PART V - REGULATORY/ADMINISTRATIVE STRATEGY

1. Each Establishment Inspection Report and the exhibits will be forwarded directly to the appropriate Center. All letters will issue from the appropriate Center. * The EIRs should be sent by overnight express or certified mail, but never by interoffice mail. Exhibits should be banded, bound, or secured. *

Copies of inspection reports, which contain findings of such a serious nature that they raise the possibility of one or more violations of the FD&C Act or other federal statutes should also be forwarded to the District Compliance Branch. Based on this review, the District Compliance Branch may issue investigation assignments for the development of the case. These intentions will be communicated promptly to the Center for consultation and concurrence prior to issuance of such investigational assignments.

2. Centers will coordinate their regulatory/administrative efforts when more than one Center is involved. The Associate Commissioner for Regulatory Affairs will resolve all regulatory policy disagreements between Centers prior to action.

3. District EIR Classification Authority

The District Investigations Branch is encouraged to review and initially classify inspection reports generated under this compliance program, including those containing data audits. The final classification decision will be made by the Center and communicated to the District as described below.

4. Center EIR Classification Authority

The Center has the final classification authority for all bioresearch monitoring inspection reports.

Instances may arise when Center review results in a reclassification of an EIR reviewed and classified by the District. The Center will provide to the appropriate District copies of all final classifications including any reasons for changes.

5. EIR Classifications

The following guidance is to be used in conjunction with the instructions in FMD-86 for District and Center classification of EIRs generated under this compliance program:

a. NAI - No objectionable conditions or practices were found during the inspection *(or the objectionable conditions found do not justify further regulatory action).*

b. VAI - Objectionable conditions or practices were found, *but the District is not prepared to take or recommend any administrative or regulatory action.*.

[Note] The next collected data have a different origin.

File: config.mk
export PLATFORM = sky130hd
export DESIGN_NAME = rc4_cipher_packer_flat
export DESIGN_NICKNAME = d
export VERILOG_FILES = /design/src/rtl/rc4_cipher_packer_if.sv /design/src/rtl/rc4_cipher_packer.sv /design/src/flat_wrapper.sv
export SDC_FILE = /design/constraint.sdc
export NUM_CORES = 1
export LEC_CHECK = 0
export ABC_AREA = 1
export BUFFER_PORTS_ARGS = -buffer_cell sky130_fd_sc_hd__buf_2
export CORE_MARGIN = 2
export CORE_UTILIZATION = 35
export DETAILED_ROUTE_END_ITERATION = 8
export RECOVER_POWER = 100
export SETUP_SLACK_MARGIN = 0.1
export SKIP_LAST_GASP = 1
export SYNTH_ARGS = -nofsm -noshare
export SYNTH_HDL_FRONTEND = slang
export SYNTH_SLANG_ARGS = --single-unit
File: constraint.sdc
create_clock -name clock -period 11.6 [get_ports clock]
set_clock_uncertainty 0.2 [all_clocks]
set_input_delay 0.58 -clock clock [delete_from_list [all_inputs] [get_ports clock]]
set_output_delay 0.58 -clock clock [all_outputs]
set_load 0.05 [all_outputs]
File: src/rtl/rc4_cipher_packer_if.sv
// Word-side and byte-side signal bundle for rc4_cipher_packer.
// slave = the packer, master = the RC4 core / consumer side driving it.
interface rc4_cipher_packer_if;
    logic [7:0]  din;
    logic        din_valid;
    logic        flush;
    logic [31:0] dout;
    logic [2:0]  dout_bytes;
    logic        dout_valid;
    logic        dout_ready;
    logic        almost_full;
    logic        overflow;
    logic        clear_overflow;

    modport slave (
        input  din, din_valid, flush, dout_ready, clear_overflow,
        output dout, dout_bytes, dout_valid, almost_full, overflow
    );

    modport master (
        output din, din_valid, flush, dout_ready, clear_overflow,
        input  dout, dout_bytes, dout_valid, almost_full, overflow
    );
endinterface

File: src/rtl/rc4_cipher_packer.sv
// Packs the RC4 ciphertext byte stream into 32-bit words behind a show-ahead FIFO.
// Define CIPHER_PACKER_BIG_ENDIAN_EN for big-endian (left-aligned) packing.
module rc4_cipher_packer #(
    parameter int unsigned FIFO_DEPTH   = 8,
    parameter int unsigned AFULL_MARGIN = 2
) (
    input  logic                 clock,
    input  logic                 rst_n,
    rc4_cipher_packer_if.slave   bus
);
    localparam int unsigned AW = (FIFO_DEPTH > 1) ? $clog2(FIFO_DEPTH) : 1;
    localparam logic [AW:0] FULL_LVL  = (AW+1)'(FIFO_DEPTH);
    localparam logic [AW:0] AFULL_LVL = (AW+1)'(FIFO_DEPTH - AFULL_MARGIN);

    logic [31:0]   pack_q, pack_d;
    logic [1:0]    cnt_q, cnt_d;
    logic [31:0]   merged;
    logic [2:0]    merged_cnt;
    logic          push;
    logic          pop;
    logic          full;
    logic          push_ok;
    logic          drop;

    logic [34:0]   mem_q [FIFO_DEPTH];
    logic [AW-1:0] wr_ptr_q, rd_ptr_q;
    logic [AW:0]   occ_q, occ_d;
    logic [34:0]   head;
    logic [34:0]   last_q;
    logic          overflow_q;

    // The incoming byte is merged first, so a flush in the same cycle carries it.
    always_comb begin
        merged = pack_q;
        if (bus.din_valid) begin
`ifdef CIPHER_PACKER_BIG_ENDIAN_EN
            case (cnt_q)
                2'd0:    merged[31:24] = bus.din;
                2'd1:    merged[23:16] = bus.din;
                2'd2:    merged[15:8]  = bus.din;
                default: merged[7:0]   = bus.din;
            endcase
`else
            case (cnt_q)
                2'd0:    merged[7:0]   = bus.din;
                2'd1:    merged[15:8]  = bus.din;
                2'd2:    merged[23:16] = bus.din;
                default: merged[31:24] = bus.din;
            endcase
`endif
        end
        merged_cnt = {1'b0, cnt_q} + {2'b00, bus.din_valid};
        push       = (merged_cnt == 3'd4) || (bus.flush && (merged_cnt != 3'd0));
        if (push) begin
            pack_d = '0;
            cnt_d  = '0;
        end else begin
            pack_d = merged;
            cnt_d  = merged_cnt[1:0];
        end
    end

    assign head    = mem_q[rd_ptr_q];
    assign full    = (occ_q == FULL_LVL);
    assign pop     = (occ_q != '0) && bus.dout_ready;
    assign push_ok = push && (!full || pop);
    assign drop    = push && full && !pop;

    always_comb begin
        occ_d = occ_q;
        case ({push_ok, pop})
            2'b10:   occ_d = occ_q + (AW+1)'(1);
            2'b01:   occ_d = occ_q - (AW+1)'(1);
            default: occ_d = occ_q;
        endcase
    end

    always_ff @(posedge clock or negedge rst_n) begin
        if (!rst_n) begin
            pack_q     <= '0;
            cnt_q      <= '0;
            wr_ptr_q   <= '0;
            rd_ptr_q   <= '0;
            occ_q      <= '0;
            last_q     <= '0;
            overflow_q <= 1'b0;
        end else begin
            pack_q <= pack_d;
            cnt_q  <= cnt_d;
            occ_q  <= occ_d;
            if (push_ok) wr_ptr_q <= wr_ptr_q + AW'(1);
            if (pop) begin
                rd_ptr_q <= rd_ptr_q + AW'(1);
                last_q   <= head;
            end
            if (drop)
                overflow_q <= 1'b1;
            else if (bus.clear_overflow)
                overflow_q <= 1'b0;
        end
    end

    // Storage needs no reset: entries are only visible while occupancy covers them.
    always_ff @(posedge clock) begin
        if (push_ok) mem_q[wr_ptr_q] <= {merged_cnt, merged};
    end

    // When empty, the outputs hold the last popped entry (zero after reset).
    assign bus.dout_valid  = (occ_q != '0);
    assign bus.dout        = bus.dout_valid ? head[31:0]  : last_q[31:0];
    assign bus.dout_bytes  = bus.dout_valid ? head[34:32] : last_q[34:32];
    assign bus.almost_full = (occ_q >= AFULL_LVL);
    assign bus.overflow    = overflow_q;

endmodule

File: src/flat_wrapper.sv
// flat-port wrapper written by rule: the top's interface ports become plain ports
module rc4_cipher_packer_flat 
#(
    parameter int unsigned FIFO_DEPTH   = 8,
    parameter int unsigned AFULL_MARGIN = 2
)
  (clock, rst_n, bus_din, bus_din_valid, bus_flush, bus_dout_ready, bus_clear_overflow, bus_dout, bus_dout_bytes, bus_dout_valid, bus_almost_full, bus_overflow);
  rc4_cipher_packer_if bus_i ();
  input  logic clock;
  input  logic rst_n;
  input wire logic [$bits(bus_i.din)-1:0] bus_din;
  input wire logic [$bits(bus_i.din_valid)-1:0] bus_din_valid;
  input wire logic [$bits(bus_i.flush)-1:0] bus_flush;
  input wire logic [$bits(bus_i.dout_ready)-1:0] bus_dout_ready;
  input wire logic [$bits(bus_i.clear_overflow)-1:0] bus_clear_overflow;
  output wire logic [$bits(bus_i.dout)-1:0] bus_dout;
  output wire logic [$bits(bus_i.dout_bytes)-1:0] bus_dout_bytes;
  output wire logic [$bits(bus_i.dout_valid)-1:0] bus_dout_valid;
  output wire logic [$bits(bus_i.almost_full)-1:0] bus_almost_full;
  output wire logic [$bits(bus_i.overflow)-1:0] bus_overflow;
  assign bus_i.din = bus_din;
  assign bus_i.din_valid = bus_din_valid;
  assign bus_i.flush = bus_flush;
  assign bus_i.dout_ready = bus_dout_ready;
  assign bus_i.clear_overflow = bus_clear_overflow;
  assign bus_dout = bus_i.dout;
  assign bus_dout_bytes = bus_i.dout_bytes;
  assign bus_dout_valid = bus_i.dout_valid;
  assign bus_almost_full = bus_i.almost_full;
  assign bus_overflow = bus_i.overflow;
  rc4_cipher_packer #(.FIFO_DEPTH(FIFO_DEPTH), .AFULL_MARGIN(AFULL_MARGIN)) u_core (.clock(clock), .rst_n(rst_n), .bus(bus_i));
endmodule
# == After elaboration in Yosys (flattened, before gate mapping) ==
# Memory sizes are Yosys's and may differ from the RTL's.
# Index checks and enable logic that the tools add are counted.
# W data, S select, Z words.
# classes
addsub,5
order_cmp,1
eq_ne,6
muxes,14
n_reduce_logical,15
# op_table
op,n
$mux W32,3
$mux W8,4
$pmux W4 S2,1
$add A3 B1 Y3 const B,2
$logic_and A1 B1 Y1,5
$add A4 B1 Y4 const B,1
$eq A2 B1 Y1 const B,2
$eq A2 B2 Y1 const B,2
$eq A4 B4 Y1 const B,1
$ge A4 B3 Y1 const B,1
$mux W1,4
$reduce_bool A2 Y1,2
$reduce_bool A4 Y1,1
$sub A4 B1 Y4 const B,1
$add A2 B1 Y3,1
$eq A3 B3 Y1 const B,1
$mux W3,1
$reduce_bool A3 Y1,1
$reduce_or A3 Y1,1
$logic_not A1 Y1,2
$logic_not A2 Y1,1
$logic_or A1 B1 Y1,2
$mux W2,1
# word_totals
reg_bits,80
ramBits,280
out_inout_bits,38
n_memories,1
# memory_table
name,words,word_bits,read_ports,rd_clocked_by_memory_dff,wr,line,source
u_core.mem_q,8,35,1,0,1,rc4_cipher_packer.sv:25,logic [34:0] mem_q [FIFO_DEPTH];

# == Logic depth before layout (Yosys ltp) ==
# Gate-level depths: netlist of the first run.
# depth
ltp_word,7
mapped_depth,16
ltp_nobuf,15

# == Worst setup path after synthesis of the first run ==
# Ideal clock, no wire load.
# synth_path
path_type,input-to-reg
from,input bus_din_valid
to,memory u_core.mem_q[0][0] (enable)
arrival_time_ps,4108
t_required_ps,10929
slack_ps,6821
path_stages,8
n_path_buf,1
path_cell_list,ha_1 -> ha_1 -> inv_1 -> nand3_1 -> nand2_2 -> nand2_1 -> buf_2 -> nor3_1
# synth_between
elab_chain_len,7
word_cells_on_any_way,8
classes_between,add/sub: 1; eq/ne: 1; mux: 2; reduce/logical: 4
# synth_lines
element,line,source
from (decl),flat_wrapper.sv:12,input wire logic [$bits(bus_i.din_valid)-1:0] bus_din_valid;
$add A2 B1 Y3 (*),rc4_cipher_packer.sv:52,"merged_cnt = {1'b0, cnt_q} + {2'b00, bus.din_valid};"
named net u_core.merged_cnt[1],rc4_cipher_packer.sv:18,logic [2:0] merged_cnt;
$reduce_bool A3 Y1,rc4_cipher_packer.sv:53,push = (merged_cnt == 3'd4) || (bus.flush && (merged_cnt != 3'd0));
$logic_and A1 B1 Y1,rc4_cipher_packer.sv:53,
$logic_or A1 B1 Y1 (*),rc4_cipher_packer.sv:53,
$logic_and A1 B1 Y1 (*),rc4_cipher_packer.sv:66,assign push_ok = push && (!full || pop);
$mux W1 (*),rc4_cipher_packer.sv:105,"if (push_ok) mem_q[wr_ptr_q] <= {merged_cnt, merged};"
$mux W1 (implied by the code) (*),rc4_cipher_packer.sv:105,
to (decl),rc4_cipher_packer.sv:25,
# The timed path passes the listed nets; every way through them passes the cells marked *.

# == Worst setup path in the final report of the first run ==
# layout_path
from,register u_core.rd_ptr_q[0]
to,output bus_dout_bytes[2]
# layout_between
elab_chain_len,2
# layout_lines
element,line,source
from (decl),rc4_cipher_packer.sv:26,"logic [AW-1:0] wr_ptr_q, rd_ptr_q;"
from (signal assigned),rc4_cipher_packer.sv:93,rd_ptr_q <= rd_ptr_q + AW'(1);
$mem_v2 Z8 W35,-,
$mux W3,rc4_cipher_packer.sv:111,assign bus.dout_bytes = bus.dout_valid ? head[34:32] : last_q[34:32];
to (decl),flat_wrapper.sv:17,output wire logic [$bits(bus_i.dout_bytes)-1:0] bus_dout_bytes;
# Every way passes these cells.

c. OAI - *Regulatory and/or Administrative actions will be recommended.*

* Follow Up Actions *

1. All District follow-up action, including reinspection, will usually be done *in response to an assignment from headquarters*. On occasion, district compliance branches may initiate case development activities and may issue investigative assignments whenever review of the inspection report raises the possibility of severe violation of the FD&C Act or other Federal statute. This intention *should* be *prior to initiation of these activities* communicated to the affected Center and to *DCP* (HFC-230).

2. The regulatory/administrative actions that can be used under this compliance program are not mutually exclusive. Follow-up of an OAI inspection may involve the use of one or more of the following:

a. Issuance of a Warning Letter.

b. Informing the sponsor that the study is not acceptable in support of claims of * safety or * efficacy in an application for research or marketing permit.

c. Sponsor inspection (may be concurrent with other action including termination of the IND according to 21 CFR 312.44, or the INAD according to 21 CFR 511.1, or the IDE according to 21 CFR 812.30).

d. Initiation of disqualification procedures or entry into a consent agreement with the clinical investigator under 21 CFR 312.70, 21 CFR 511.1, *or 21 CFR 812.119.*

Disqualification of the investigator may be simultaneously considered along with a recommendation for criminal prosecution.

e. Initiation of stock recovery by sponsor. (See Regulatory Procedures Manual Part 5, 5-00-10)

f. Seizure of test articles if not exempted by regulation.

g. Injunction.

h. Prosecution under the FD&C Act, e.g., 301(e) or Title 18, e.g., Sec. 2, 371, 1001 or 1341.

3. If, following the inspection, the District has communication (written or oral) with the firm concerning the inspection, Headquarters should be kept advised of any such communications. Similarly, if the Headquarters unit has communication (including any written correspondence) with the firm following the inspection, including any judicial/administrative action, the District will be advised of such communication and will be provided a copy of memorandum of contact.

Districts are encouraged to consult with the appropriate Center compliance or regulatory management unit contact prior to recommending action.